*Records supplied*.
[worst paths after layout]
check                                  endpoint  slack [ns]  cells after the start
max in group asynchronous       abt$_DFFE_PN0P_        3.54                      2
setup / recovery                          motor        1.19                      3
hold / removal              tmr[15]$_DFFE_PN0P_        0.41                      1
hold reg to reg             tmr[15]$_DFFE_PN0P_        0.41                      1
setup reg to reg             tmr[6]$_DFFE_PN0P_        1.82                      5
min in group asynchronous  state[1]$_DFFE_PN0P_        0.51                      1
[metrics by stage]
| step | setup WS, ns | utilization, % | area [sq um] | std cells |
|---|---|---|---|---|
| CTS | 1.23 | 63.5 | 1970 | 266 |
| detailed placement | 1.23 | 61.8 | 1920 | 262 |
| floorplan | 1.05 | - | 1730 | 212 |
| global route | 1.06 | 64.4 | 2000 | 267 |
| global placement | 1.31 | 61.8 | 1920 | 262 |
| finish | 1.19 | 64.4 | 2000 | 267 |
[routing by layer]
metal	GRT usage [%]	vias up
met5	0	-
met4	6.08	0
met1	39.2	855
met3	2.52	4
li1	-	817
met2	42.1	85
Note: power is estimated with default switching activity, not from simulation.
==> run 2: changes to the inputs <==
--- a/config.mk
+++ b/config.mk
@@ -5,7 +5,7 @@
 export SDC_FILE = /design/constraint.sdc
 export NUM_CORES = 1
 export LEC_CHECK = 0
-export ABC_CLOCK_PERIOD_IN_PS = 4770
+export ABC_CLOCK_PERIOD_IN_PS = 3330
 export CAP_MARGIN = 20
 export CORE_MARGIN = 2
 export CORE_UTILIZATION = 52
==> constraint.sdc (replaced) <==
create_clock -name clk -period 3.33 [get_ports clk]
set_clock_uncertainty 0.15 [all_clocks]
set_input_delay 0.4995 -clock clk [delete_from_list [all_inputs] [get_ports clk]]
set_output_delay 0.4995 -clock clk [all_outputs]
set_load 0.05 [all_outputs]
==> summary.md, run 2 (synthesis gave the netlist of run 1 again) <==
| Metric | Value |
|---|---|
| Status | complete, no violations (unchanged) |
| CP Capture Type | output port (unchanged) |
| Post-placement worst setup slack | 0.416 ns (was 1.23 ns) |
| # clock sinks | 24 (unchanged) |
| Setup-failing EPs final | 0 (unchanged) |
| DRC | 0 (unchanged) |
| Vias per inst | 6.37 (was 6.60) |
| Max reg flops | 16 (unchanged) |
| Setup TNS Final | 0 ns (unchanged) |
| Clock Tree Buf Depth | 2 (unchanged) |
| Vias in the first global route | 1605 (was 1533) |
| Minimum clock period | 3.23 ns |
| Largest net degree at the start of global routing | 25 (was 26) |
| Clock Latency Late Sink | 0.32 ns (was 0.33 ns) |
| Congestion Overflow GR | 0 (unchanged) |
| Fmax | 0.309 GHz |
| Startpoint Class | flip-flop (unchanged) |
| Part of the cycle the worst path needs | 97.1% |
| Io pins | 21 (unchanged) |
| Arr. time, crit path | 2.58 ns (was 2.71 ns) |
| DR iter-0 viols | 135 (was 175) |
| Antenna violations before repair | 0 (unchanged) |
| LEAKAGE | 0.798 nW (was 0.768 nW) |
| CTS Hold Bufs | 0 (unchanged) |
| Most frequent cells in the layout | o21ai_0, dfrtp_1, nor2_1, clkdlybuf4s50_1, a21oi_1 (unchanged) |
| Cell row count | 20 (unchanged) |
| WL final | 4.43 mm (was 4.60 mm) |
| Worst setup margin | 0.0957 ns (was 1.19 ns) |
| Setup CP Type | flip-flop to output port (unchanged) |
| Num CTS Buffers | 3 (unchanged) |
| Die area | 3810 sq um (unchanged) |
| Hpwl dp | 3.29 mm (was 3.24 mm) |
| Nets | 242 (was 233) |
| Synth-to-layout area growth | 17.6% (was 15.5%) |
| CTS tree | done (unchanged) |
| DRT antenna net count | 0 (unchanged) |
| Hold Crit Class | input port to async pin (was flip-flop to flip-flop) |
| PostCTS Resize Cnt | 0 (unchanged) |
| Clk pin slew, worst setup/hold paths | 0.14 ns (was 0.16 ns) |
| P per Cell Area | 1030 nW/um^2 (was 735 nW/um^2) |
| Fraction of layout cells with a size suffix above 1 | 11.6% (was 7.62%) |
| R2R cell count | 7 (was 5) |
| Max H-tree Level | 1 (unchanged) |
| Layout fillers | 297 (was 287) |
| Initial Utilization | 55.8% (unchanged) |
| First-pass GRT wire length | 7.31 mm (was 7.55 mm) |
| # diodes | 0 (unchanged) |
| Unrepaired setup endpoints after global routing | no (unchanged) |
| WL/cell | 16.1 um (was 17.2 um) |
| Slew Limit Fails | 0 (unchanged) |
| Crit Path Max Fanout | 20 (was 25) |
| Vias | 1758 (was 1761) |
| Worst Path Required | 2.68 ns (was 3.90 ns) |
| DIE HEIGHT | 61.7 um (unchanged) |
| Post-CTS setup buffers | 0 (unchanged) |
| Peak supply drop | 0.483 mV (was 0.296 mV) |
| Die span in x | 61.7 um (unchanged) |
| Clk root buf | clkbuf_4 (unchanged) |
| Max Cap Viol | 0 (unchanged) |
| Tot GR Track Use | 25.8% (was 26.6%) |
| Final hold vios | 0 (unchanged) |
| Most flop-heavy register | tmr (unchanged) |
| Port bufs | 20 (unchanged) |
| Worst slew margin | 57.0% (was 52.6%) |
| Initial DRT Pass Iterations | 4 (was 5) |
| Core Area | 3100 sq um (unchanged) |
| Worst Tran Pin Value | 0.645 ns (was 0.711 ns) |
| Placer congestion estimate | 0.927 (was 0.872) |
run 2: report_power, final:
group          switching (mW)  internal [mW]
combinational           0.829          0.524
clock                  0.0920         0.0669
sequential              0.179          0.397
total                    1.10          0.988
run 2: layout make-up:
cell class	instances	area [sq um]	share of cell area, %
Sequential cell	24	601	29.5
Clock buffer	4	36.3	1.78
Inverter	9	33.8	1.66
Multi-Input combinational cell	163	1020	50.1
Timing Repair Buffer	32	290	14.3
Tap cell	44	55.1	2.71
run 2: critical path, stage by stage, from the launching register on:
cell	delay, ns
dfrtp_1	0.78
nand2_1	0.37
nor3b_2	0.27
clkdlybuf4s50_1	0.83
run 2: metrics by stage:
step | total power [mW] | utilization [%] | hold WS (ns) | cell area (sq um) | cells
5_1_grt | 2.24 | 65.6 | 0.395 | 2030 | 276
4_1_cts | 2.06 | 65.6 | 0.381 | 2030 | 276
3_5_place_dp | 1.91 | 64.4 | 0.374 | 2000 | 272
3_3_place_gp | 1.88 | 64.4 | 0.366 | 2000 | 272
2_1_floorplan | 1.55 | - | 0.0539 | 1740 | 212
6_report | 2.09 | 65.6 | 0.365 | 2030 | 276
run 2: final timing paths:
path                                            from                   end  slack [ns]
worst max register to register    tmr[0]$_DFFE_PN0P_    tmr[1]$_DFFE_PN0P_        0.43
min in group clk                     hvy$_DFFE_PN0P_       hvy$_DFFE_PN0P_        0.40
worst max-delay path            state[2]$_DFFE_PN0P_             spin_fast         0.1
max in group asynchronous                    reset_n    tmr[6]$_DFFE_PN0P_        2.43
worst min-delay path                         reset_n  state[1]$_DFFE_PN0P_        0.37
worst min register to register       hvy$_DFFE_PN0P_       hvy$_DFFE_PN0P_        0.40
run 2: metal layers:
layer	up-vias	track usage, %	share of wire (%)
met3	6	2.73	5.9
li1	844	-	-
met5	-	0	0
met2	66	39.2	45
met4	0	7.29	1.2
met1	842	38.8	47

*Task objective*.
What is needed is every line from the start of the entries through the line containing "hold / removal", returned word for word and nothing else.

*Reply*.
[worst paths after layout]
check                                  endpoint  slack [ns]  cells after the start
max in group asynchronous       abt$_DFFE_PN0P_        3.54                      2
setup / recovery                          motor        1.19                      3
hold / removal              tmr[15]$_DFFE_PN0P_        0.41                      1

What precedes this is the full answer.